--- DATA EXTRACT ---
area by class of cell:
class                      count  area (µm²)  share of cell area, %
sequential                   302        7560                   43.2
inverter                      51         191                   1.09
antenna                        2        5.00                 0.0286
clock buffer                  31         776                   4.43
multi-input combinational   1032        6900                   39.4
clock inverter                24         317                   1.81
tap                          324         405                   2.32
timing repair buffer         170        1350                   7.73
### src/rtl/analog_comparator_control.sv
/*
  Control and status logic around the on-chip voltage comparator, with one
  8-bit register reached over an AXI4-Lite slave.
  Assumes the comparator output and the capture pin are asynchronous levels,
  and that the global enable and vector acknowledge come from the CPU on ref_clk.
*/
// Implementation choice: the AXI4-Lite interface to the registers.
// How it works
// - Synchronised comparator result readable as status bit
// - Capture select routes comparator to timer capture
// - Mode chooses rise, fall or toggle event
// - Power-off bit switches comparator off, writable anytime
// - Bit 6 reserved, always reads zero
// - Matching output change sets the event flag
// - Request needs flag, enable and global enable
// - Vector acknowledge clears the event flag
// - Writing one clears flag, zero keeps it
module analog_comparator_control
(
  input  wire logic        ref_clk,
  input  wire logic        rst,
  // AXI4-Lite write address
  input  wire logic [31:0] s_axi_awaddr,
  input  wire logic        s_axi_awvalid,
  output logic             s_axi_awready,
  // AXI4-Lite write data
  input  wire logic [31:0] s_axi_wdata,
  input  wire logic [3:0]  s_axi_wstrb,
  input  wire logic        s_axi_wvalid,
  output logic             s_axi_wready,
  // AXI4-Lite write response
  output logic [1:0]       s_axi_bresp,
  output logic             s_axi_bvalid,
  input  wire logic        s_axi_bready,
  // AXI4-Lite read address
  input  wire logic [31:0] s_axi_araddr,
  input  wire logic        s_axi_arvalid,
  output logic             s_axi_arready,
  // AXI4-Lite read data
  output logic [31:0]      s_axi_rdata,
  output logic [1:0]       s_axi_rresp,
  output logic             s_axi_rvalid,
  input  wire logic        s_axi_rready,
  // Comparator core and timer
  input  wire logic        cmpRawOut,
  input  wire logic        capturePin,
  output logic             cmpPowerOff,
  output logic             captureTrigger,
  // CPU interrupt interface
  input  wire logic        globalIrqEnable,
  input  wire logic        irqAck,
  output logic             irqRequest
);

  typedef struct packed
  {
    logic        awready;
    logic        wready;
    logic        awHeld;
    logic        wHeld;
    logic [31:0] awaddr;
    logic [7:0]  wdata;
    logic        wstrb0;
    logic        bvalid;
    logic [1:0]  bresp;
    logic        arready;
    logic        rvalid;
    logic [31:0] rdata;
    logic [1:0]  rresp;
    logic        powerOff;
    logic        eventFlag;
    logic        irqEnable;
    logic        capSel;
    logic [1:0]  edgeSel;
    logic        irqRequest;
    logic        captureTrigger;
  } ctrl_s;

  ctrl_s       s;
  ctrl_s       next_s;
  logic        cmpLevel;
  logic        capLevel;
  logic        cmpEvent;
  logic        doWrite;
  logic        regHit;
  logic        clearByWrite;
  logic [7:0]  regView;

  // Address decode shared by the write and the read path
  function automatic logic isCtrlAddr(input logic [31:0] addr);
    isCtrlAddr = (addr == acmp_pkg::CTRL_STATUS_ADDR);
  endfunction : isCtrlAddr

  // Both external levels are asynchronous to ref_clk
  cmp_sync u_cmp_sync
  (
    .ref_clk (ref_clk),
    .rst     (rst),
    .asyncIn (cmpRawOut),
    .syncOut (cmpLevel)
  );

  cmp_sync u_cap_sync
  (
    .ref_clk (ref_clk),
    .rst     (rst),
    .asyncIn (capturePin),
    .syncOut (capLevel)
  );

  cmp_edge_detect u_edge
  (
    .ref_clk (ref_clk),
    .rst     (rst),
    .level   (cmpLevel),
    .mode    (s.edgeSel),
    .evt     (cmpEvent)
  );

  // Register image as software sees it
  always_comb
  begin
    regView                            = '0;
    regView[acmp_pkg::BIT_POWER_OFF]   = s.powerOff;
    regView[acmp_pkg::BIT_RESULT]      = cmpLevel;
    regView[acmp_pkg::BIT_EVENT_FLAG]  = s.eventFlag;
    regView[acmp_pkg::BIT_IRQ_ENABLE]  = s.irqEnable;
    regView[acmp_pkg::BIT_CAPTURE_SEL] = s.capSel;
    regView[acmp_pkg::BIT_EDGE_SEL_HI] = s.edgeSel[1];
    regView[acmp_pkg::BIT_EDGE_SEL_LO] = s.edgeSel[0];
  end

  // Bus slave, register file and interrupt logic in one next-state process
  always_comb
  begin
    next_s       = s;
    doWrite      = s.awHeld && s.wHeld && !s.bvalid;
    regHit       = isCtrlAddr(s.awaddr);
    clearByWrite = 1'b0;

    // Address and data are taken independently, in either order
    if (s.awready && s_axi_awvalid)
    begin
      next_s.awHeld = 1'b1;
      next_s.awaddr = s_axi_awaddr;
    end
    if (s.wready && s_axi_wvalid)
    begin
      next_s.wHeld  = 1'b1;
      next_s.wdata  = s_axi_wdata[7:0];
      next_s.wstrb0 = s_axi_wstrb[0];
    end

    // Commit once both halves are held; only byte lane 0 carries the register
    if (doWrite)
    begin
      next_s.awHeld = 1'b0;
      next_s.wHeld  = 1'b0;
      next_s.bvalid = 1'b1;
      next_s.bresp  = regHit ? acmp_pkg::RESP_OKAY : acmp_pkg::RESP_SLVERR;
      if (regHit && s.wstrb0)
      begin
        next_s.powerOff  = s.wdata[acmp_pkg::BIT_POWER_OFF];
        next_s.irqEnable = s.wdata[acmp_pkg::BIT_IRQ_ENABLE];
        next_s.capSel    = s.wdata[acmp_pkg::BIT_CAPTURE_SEL];
        next_s.edgeSel   = {s.wdata[acmp_pkg::BIT_EDGE_SEL_HI],
                            s.wdata[acmp_pkg::BIT_EDGE_SEL_LO]};
        clearByWrite     = s.wdata[acmp_pkg::BIT_EVENT_FLAG];
      end
    end
    else if (s.bvalid && s_axi_bready)
    begin
      next_s.bvalid = 1'b0;
    end
    // Each ready only while its own channel holds nothing and no response waits, so a second write waits its turn
    next_s.awready = !next_s.awHeld && !next_s.bvalid;
    next_s.wready  = !next_s.wHeld && !next_s.bvalid;

    // Read path answers on the cycle after the address is taken
    if (s.arready && s_axi_arvalid)
    begin
      next_s.rvalid = 1'b1;
      if (isCtrlAddr(s_axi_araddr))
      begin
        next_s.rdata = {24'h00_0000, regView};
        next_s.rresp = acmp_pkg::RESP_OKAY;
      end
      else
      begin
        next_s.rdata = 32'h0000_0000;
        next_s.rresp = acmp_pkg::RESP_SLVERR;
      end
    end
    else if (s.rvalid && s_axi_rready)
    begin
      next_s.rvalid = 1'b0;
    end
    next_s.arready = !next_s.rvalid;

    // A new event beats a clear in the same cycle, so it is never lost
    if (cmpEvent)
      next_s.eventFlag = 1'b1;
    else if (irqAck || clearByWrite)
      next_s.eventFlag = 1'b0;

    // Request is gated by the flag, the local enable and the CPU enable
    next_s.irqRequest = s.eventFlag && s.irqEnable && globalIrqEnable && !irqAck;

    // Capture input comes from the comparator or the pin
    next_s.captureTrigger = s.capSel ? cmpLevel : capLevel;
  end

  always_ff @(posedge ref_clk)
  begin
    if (rst)
    begin
      s           <= '0;
      s.powerOff  <= acmp_pkg::RST_POWER_OFF;
      s.eventFlag <= acmp_pkg::RST_EVENT_FLAG;
      s.irqEnable <= acmp_pkg::RST_IRQ_ENABLE;
      s.capSel    <= acmp_pkg::RST_CAPTURE;
      s.edgeSel   <= acmp_pkg::RST_EDGE_SEL;
    end
    else
    begin
      s <= next_s;
    end
  end

  // All outputs straight from the state register
  assign s_axi_awready  = s.awready;
  assign s_axi_wready   = s.wready;
  assign s_axi_bvalid   = s.bvalid;
  assign s_axi_bresp    = s.bresp;
  assign s_axi_arready  = s.arready;
  assign s_axi_rvalid   = s.rvalid;
  assign s_axi_rdata    = s.rdata;
  assign s_axi_rresp    = s.rresp;
  assign cmpPowerOff    = s.powerOff;   // Analog core powers down while high
  assign captureTrigger = s.captureTrigger;
  assign irqRequest     = s.irqRequest;
endmodule : analog_comparator_control
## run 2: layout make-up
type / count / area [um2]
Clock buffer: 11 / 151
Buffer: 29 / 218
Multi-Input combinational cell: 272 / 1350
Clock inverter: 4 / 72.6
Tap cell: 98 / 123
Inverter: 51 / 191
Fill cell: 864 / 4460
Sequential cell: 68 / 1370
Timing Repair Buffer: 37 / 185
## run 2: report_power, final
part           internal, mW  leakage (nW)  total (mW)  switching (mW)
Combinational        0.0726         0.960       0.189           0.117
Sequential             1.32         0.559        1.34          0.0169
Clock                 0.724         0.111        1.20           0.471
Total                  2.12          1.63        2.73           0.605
`config.mk`:
```
export PLATFORM = sky130hd
export DESIGN_NAME = sideband_channel_addressing_config
export DESIGN_NICKNAME = d
export VERILOG_FILES = /design/src/sideband_pkg.sv /design/src/sideband_channel_addressing_config.sv
export SDC_FILE = /design/constraint.sdc
export NUM_CORES = 1
export LEC_CHECK = 0
export ABC_CLOCK_PERIOD_IN_PS = 5000
export BUFFER_PORTS_ARGS = -buffer_cell sky130_fd_sc_hd__buf_2
export CORE_ASPECT_RATIO = 1.75
export CORE_MARGIN = 4
export CORE_UTILIZATION = 47
export CTS_CLUSTER_SIZE = 25
export DETAILED_ROUTE_END_ITERATION = 8
export PLACE_DENSITY = 0.86
export RECOVER_POWER = 100
export SLEW_MARGIN = 20
export SYNTH_ARGS = -nofsm -noshare
export SYNTH_HDL_FRONTEND = slang
export SYNTH_SLANG_ARGS = --single-unit
```
`constraint.sdc`:
```
create_clock -name clk -period 5 [get_ports clk]
set_input_delay 0 -clock clk [delete_from_list [all_inputs] [get_ports clk]]
set_output_delay 0 -clock clk [all_outputs]
set_load 0.005 [all_outputs]
```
---
● WORK TO COMPLETE: Using the data above, repeat exactly the lines that begin at the line with "comparator or the pin" and end at the line with "s.eventFlag <= acmp_pkg::RST_EVENT_FLAG;", both ends included.

● RESPONSE TO THE EXERCISE:
    // Capture input comes from the comparator or the pin
    next_s.captureTrigger = s.capSel ? cmpLevel : capLevel;
  end

  always_ff @(posedge ref_clk)
  begin
    if (rst)
    begin
      s           <= '0;
      s.powerOff  <= acmp_pkg::RST_POWER_OFF;
      s.eventFlag <= acmp_pkg::RST_EVENT_FLAG;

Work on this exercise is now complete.